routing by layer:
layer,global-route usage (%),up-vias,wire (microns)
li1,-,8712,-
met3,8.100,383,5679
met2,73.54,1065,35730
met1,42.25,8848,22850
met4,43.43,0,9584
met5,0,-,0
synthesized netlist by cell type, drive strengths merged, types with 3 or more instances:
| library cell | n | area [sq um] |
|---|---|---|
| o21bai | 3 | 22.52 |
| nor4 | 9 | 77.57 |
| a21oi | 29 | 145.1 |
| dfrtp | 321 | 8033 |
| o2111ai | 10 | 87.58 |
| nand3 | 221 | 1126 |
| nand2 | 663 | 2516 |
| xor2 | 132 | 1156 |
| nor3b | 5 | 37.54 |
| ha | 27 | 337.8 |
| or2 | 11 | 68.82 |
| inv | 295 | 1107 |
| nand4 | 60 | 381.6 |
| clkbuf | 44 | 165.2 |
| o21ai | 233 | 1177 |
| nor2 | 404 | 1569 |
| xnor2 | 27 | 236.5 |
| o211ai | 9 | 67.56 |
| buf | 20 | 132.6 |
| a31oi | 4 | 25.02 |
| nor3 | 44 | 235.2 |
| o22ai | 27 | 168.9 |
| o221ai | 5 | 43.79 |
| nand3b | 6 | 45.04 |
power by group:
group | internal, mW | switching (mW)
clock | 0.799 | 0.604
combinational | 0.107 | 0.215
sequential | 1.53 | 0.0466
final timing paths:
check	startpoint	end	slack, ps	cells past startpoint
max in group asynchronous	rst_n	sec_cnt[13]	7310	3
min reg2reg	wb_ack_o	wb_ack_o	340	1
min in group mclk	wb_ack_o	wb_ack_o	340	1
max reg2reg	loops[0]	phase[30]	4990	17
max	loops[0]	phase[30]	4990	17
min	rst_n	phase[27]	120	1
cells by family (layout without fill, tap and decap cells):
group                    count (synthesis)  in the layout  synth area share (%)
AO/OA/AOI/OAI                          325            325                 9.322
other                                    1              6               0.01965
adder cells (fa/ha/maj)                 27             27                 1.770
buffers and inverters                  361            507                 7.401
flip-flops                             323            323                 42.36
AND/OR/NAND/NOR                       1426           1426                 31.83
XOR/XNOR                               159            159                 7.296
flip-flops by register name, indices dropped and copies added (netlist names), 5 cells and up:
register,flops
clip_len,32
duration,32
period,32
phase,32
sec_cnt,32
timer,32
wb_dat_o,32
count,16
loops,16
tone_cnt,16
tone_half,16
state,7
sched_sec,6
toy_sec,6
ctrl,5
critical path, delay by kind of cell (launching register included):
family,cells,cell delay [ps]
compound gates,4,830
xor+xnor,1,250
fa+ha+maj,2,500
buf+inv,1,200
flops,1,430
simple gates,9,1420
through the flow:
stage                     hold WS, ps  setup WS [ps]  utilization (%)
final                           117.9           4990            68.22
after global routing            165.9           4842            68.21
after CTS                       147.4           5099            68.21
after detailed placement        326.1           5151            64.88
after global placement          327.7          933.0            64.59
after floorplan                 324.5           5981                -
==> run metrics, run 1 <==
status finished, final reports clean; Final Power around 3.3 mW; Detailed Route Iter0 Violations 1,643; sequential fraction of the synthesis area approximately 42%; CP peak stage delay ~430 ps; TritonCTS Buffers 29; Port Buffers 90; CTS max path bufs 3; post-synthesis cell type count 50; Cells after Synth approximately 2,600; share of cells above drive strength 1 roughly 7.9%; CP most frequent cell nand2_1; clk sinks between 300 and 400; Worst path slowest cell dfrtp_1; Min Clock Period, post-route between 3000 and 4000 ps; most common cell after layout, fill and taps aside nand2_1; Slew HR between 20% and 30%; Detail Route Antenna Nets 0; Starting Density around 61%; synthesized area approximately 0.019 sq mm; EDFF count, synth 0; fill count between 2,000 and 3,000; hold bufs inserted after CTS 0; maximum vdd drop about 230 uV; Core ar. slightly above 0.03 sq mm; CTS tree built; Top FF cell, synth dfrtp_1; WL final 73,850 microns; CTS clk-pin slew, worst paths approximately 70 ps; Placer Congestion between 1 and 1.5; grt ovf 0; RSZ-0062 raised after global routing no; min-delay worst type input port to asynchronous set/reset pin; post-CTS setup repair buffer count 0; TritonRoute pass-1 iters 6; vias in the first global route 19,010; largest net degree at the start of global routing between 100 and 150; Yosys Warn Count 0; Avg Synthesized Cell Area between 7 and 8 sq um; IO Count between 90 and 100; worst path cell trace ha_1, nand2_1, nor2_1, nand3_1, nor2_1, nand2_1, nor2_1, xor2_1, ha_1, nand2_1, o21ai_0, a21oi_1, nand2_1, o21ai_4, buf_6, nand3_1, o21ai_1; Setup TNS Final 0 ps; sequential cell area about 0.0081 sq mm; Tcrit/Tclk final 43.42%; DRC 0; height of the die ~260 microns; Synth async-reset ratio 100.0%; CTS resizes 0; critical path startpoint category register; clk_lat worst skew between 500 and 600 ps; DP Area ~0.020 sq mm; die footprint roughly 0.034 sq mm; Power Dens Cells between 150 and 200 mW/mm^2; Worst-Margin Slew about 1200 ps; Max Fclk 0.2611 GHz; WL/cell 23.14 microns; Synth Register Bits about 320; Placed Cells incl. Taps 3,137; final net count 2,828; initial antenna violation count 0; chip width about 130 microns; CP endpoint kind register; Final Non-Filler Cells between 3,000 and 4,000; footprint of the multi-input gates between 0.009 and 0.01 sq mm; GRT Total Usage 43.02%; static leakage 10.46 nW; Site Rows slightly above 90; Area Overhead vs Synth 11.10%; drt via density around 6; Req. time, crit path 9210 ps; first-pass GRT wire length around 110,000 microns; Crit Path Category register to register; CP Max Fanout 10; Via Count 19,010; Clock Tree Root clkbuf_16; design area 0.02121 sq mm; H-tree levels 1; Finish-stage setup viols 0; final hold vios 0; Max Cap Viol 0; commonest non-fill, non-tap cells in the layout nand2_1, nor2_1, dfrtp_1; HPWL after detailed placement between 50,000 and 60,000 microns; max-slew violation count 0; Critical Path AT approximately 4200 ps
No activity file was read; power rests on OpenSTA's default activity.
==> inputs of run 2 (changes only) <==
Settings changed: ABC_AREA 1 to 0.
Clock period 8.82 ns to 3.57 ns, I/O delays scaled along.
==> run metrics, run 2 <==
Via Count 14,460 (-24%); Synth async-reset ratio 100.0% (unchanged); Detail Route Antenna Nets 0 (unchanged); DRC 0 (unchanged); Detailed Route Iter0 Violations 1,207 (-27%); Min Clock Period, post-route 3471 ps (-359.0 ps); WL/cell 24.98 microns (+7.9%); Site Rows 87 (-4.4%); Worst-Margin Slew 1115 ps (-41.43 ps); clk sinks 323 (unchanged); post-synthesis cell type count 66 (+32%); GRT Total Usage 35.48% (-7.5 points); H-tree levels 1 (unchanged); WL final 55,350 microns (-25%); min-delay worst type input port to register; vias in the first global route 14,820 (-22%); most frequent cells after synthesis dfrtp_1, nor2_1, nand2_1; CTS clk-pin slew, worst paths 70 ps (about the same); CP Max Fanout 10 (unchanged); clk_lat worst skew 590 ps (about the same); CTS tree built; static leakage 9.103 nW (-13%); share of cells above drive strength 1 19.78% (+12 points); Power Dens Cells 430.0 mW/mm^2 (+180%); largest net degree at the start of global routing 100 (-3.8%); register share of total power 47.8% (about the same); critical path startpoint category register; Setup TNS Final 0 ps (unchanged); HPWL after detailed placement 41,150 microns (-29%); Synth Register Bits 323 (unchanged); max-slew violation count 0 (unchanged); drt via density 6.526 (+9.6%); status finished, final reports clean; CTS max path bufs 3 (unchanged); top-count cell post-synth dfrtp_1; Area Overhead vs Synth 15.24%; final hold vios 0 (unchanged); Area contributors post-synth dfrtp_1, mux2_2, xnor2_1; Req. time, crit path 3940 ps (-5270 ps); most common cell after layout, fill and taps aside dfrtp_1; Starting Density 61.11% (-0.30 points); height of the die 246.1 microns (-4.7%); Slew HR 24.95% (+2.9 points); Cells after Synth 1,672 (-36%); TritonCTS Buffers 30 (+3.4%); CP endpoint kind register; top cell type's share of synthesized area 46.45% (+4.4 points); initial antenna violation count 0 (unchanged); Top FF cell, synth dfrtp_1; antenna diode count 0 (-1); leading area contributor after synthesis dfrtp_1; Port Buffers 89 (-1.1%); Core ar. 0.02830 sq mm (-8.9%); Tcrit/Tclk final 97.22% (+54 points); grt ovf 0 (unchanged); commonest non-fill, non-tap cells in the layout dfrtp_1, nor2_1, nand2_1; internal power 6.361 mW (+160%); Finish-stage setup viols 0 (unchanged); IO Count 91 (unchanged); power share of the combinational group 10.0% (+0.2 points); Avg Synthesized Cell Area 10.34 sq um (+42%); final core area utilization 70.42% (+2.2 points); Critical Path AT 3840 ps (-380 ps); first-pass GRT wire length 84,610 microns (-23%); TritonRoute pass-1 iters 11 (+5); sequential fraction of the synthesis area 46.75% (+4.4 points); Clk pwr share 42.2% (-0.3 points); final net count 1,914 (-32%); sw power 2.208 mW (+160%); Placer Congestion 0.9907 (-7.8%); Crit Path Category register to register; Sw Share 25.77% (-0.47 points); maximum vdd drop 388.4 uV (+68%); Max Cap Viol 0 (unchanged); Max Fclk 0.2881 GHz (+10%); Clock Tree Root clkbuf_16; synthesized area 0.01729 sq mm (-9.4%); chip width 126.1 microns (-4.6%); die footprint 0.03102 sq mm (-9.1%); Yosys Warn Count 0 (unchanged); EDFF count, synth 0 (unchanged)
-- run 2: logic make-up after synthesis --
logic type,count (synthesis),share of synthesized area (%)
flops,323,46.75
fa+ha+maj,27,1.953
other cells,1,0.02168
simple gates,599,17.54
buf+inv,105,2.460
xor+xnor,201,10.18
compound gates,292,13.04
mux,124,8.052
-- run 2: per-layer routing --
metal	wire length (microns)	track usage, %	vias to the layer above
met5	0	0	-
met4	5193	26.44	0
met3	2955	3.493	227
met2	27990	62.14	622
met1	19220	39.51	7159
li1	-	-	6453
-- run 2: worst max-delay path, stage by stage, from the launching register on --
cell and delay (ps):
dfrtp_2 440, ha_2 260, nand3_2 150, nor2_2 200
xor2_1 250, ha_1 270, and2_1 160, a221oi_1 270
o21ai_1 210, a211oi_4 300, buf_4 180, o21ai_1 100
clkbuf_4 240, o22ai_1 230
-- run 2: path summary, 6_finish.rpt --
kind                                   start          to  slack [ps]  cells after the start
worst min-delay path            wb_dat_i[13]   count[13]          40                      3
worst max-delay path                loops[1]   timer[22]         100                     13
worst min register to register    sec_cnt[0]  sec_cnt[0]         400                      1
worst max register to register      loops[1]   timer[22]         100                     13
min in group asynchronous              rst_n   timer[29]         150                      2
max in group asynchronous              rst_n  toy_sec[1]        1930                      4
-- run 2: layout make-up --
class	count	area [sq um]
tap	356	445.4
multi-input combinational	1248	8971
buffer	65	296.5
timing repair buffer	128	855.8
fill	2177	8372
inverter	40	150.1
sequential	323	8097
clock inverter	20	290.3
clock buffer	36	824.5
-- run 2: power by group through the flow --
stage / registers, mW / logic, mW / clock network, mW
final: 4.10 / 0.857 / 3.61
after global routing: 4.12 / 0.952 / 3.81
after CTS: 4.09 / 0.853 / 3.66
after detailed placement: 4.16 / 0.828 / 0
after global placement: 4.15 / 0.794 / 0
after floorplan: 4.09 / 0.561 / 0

------------------------

Exact reproduction is required. Give the lines of the data from its first line through the line containing "20 | 132.6 |", and no others.

routing by layer:
layer,global-route usage (%),up-vias,wire (microns)
li1,-,8712,-
met3,8.100,383,5679
met2,73.54,1065,35730
met1,42.25,8848,22850
met4,43.43,0,9584
met5,0,-,0
synthesized netlist by cell type, drive strengths merged, types with 3 or more instances:
| library cell | n | area [sq um] |
|---|---|---|
| o21bai | 3 | 22.52 |
| nor4 | 9 | 77.57 |
| a21oi | 29 | 145.1 |
| dfrtp | 321 | 8033 |
| o2111ai | 10 | 87.58 |
| nand3 | 221 | 1126 |
| nand2 | 663 | 2516 |
| xor2 | 132 | 1156 |
| nor3b | 5 | 37.54 |
| ha | 27 | 337.8 |
| or2 | 11 | 68.82 |
| inv | 295 | 1107 |
| nand4 | 60 | 381.6 |
| clkbuf | 44 | 165.2 |
| o21ai | 233 | 1177 |
| nor2 | 404 | 1569 |
| xnor2 | 27 | 236.5 |
| o211ai | 9 | 67.56 |
| buf | 20 | 132.6 |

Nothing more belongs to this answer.